[What to produce]: Among the lines below, copy exactly those from the one with "Output and inout bits: 14" through the one with "one-hot mux 10", counting both ends.

[Exercise materials]:
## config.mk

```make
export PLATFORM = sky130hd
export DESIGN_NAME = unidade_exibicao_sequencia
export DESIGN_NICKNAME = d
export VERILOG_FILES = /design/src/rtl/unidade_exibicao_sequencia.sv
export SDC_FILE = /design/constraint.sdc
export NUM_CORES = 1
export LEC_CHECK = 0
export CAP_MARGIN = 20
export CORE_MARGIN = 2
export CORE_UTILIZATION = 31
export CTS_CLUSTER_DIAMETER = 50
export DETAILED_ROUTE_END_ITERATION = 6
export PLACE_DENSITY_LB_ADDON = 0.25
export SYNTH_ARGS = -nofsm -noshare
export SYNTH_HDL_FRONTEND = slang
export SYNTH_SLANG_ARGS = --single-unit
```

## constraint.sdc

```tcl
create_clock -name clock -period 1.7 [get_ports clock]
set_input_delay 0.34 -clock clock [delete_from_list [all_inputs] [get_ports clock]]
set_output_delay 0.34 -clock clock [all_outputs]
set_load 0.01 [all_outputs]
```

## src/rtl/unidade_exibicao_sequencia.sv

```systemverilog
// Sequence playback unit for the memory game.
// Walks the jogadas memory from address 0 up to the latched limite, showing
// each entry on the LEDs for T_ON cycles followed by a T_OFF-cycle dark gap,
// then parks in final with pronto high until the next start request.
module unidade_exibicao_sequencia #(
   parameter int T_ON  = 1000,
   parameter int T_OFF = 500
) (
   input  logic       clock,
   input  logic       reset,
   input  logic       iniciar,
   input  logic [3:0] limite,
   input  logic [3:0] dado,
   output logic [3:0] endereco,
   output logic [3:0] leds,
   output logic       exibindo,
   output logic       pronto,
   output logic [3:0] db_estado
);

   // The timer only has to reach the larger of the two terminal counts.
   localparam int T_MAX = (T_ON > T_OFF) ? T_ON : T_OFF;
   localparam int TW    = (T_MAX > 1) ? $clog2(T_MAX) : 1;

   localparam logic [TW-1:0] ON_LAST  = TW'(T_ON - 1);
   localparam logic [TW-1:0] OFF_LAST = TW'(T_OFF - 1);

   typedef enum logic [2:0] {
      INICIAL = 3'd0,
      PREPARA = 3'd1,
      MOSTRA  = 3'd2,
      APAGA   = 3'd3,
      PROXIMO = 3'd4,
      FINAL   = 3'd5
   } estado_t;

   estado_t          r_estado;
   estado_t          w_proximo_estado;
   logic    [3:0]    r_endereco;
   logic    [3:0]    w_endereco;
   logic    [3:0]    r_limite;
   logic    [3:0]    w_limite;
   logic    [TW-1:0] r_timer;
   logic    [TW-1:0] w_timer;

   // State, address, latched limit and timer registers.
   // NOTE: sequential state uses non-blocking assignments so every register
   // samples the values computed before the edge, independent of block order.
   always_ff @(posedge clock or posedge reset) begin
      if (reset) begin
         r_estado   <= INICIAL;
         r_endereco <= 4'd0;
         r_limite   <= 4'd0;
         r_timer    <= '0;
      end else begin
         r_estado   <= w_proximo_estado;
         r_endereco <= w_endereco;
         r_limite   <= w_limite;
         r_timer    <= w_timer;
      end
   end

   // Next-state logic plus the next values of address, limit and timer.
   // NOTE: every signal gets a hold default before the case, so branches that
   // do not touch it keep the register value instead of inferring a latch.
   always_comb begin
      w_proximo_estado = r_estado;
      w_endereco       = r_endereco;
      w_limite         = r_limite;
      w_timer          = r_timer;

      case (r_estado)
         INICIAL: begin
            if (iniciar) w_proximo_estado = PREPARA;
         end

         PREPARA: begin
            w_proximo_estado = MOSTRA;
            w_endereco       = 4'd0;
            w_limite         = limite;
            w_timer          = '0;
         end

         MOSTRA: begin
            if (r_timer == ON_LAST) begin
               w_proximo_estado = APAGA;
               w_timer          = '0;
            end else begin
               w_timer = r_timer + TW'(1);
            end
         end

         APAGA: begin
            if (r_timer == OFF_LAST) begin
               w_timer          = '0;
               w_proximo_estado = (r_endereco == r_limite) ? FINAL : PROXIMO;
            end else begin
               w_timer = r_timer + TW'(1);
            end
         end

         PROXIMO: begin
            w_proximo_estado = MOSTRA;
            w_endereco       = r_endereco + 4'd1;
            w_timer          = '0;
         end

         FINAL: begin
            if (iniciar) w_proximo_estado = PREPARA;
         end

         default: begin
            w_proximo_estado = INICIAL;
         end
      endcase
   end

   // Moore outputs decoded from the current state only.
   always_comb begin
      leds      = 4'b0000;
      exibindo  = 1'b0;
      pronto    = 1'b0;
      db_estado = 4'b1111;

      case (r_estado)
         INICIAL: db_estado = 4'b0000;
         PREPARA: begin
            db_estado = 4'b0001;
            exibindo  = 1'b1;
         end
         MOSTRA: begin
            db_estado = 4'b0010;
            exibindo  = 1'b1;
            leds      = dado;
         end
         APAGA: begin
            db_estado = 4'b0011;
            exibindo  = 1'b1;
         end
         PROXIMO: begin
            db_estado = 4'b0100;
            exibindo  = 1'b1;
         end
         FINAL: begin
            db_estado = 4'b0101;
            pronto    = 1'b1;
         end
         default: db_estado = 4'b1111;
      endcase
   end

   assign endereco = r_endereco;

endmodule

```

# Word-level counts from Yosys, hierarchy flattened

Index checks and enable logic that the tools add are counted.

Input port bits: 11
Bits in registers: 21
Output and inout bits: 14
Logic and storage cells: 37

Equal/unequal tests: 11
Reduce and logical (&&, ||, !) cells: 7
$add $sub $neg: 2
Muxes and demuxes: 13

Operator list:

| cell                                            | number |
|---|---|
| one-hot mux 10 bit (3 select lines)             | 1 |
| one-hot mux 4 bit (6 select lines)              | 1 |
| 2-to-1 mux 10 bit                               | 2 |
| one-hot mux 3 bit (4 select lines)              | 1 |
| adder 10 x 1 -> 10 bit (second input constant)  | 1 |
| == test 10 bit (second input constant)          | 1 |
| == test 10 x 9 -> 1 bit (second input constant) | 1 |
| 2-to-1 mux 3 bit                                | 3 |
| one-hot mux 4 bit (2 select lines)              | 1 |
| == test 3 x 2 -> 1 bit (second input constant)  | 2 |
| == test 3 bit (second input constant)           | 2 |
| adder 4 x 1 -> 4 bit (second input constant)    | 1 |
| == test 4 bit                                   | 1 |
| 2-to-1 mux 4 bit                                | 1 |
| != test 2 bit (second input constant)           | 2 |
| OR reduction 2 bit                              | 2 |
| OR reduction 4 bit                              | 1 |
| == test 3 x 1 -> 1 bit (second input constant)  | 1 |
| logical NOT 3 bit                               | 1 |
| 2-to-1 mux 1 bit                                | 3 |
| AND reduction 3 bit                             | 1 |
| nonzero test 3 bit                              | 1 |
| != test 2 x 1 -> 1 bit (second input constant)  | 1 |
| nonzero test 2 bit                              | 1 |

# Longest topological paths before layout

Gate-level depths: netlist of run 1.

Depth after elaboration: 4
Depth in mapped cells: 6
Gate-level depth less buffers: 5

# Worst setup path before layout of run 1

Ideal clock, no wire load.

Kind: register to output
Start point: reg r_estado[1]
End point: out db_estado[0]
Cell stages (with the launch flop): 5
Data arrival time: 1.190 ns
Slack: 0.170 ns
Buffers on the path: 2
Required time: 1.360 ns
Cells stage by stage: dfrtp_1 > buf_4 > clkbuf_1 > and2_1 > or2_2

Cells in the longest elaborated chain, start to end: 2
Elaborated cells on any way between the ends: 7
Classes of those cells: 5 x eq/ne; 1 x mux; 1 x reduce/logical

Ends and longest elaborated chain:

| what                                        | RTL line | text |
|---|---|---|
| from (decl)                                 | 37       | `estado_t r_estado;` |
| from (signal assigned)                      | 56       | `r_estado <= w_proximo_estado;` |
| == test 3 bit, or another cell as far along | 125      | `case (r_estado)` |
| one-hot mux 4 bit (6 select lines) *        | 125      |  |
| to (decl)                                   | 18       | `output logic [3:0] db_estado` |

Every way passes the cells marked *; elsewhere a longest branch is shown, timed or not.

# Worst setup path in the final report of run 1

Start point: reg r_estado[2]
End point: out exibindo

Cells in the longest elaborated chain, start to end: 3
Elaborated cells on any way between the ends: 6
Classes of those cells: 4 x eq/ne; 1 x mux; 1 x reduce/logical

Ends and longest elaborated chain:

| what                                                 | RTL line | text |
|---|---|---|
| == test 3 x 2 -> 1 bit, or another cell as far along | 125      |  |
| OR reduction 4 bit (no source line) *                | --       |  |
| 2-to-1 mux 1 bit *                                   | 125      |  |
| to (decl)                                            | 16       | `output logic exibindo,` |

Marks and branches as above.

[Response for this exercise]:
Output and inout bits: 14
Logic and storage cells: 37

Equal/unequal tests: 11
Reduce and logical (&&, ||, !) cells: 7
$add $sub $neg: 2
Muxes and demuxes: 13

Operator list:

| cell                                            | number |
|---|---|
| one-hot mux 10 bit (3 select lines)             | 1 |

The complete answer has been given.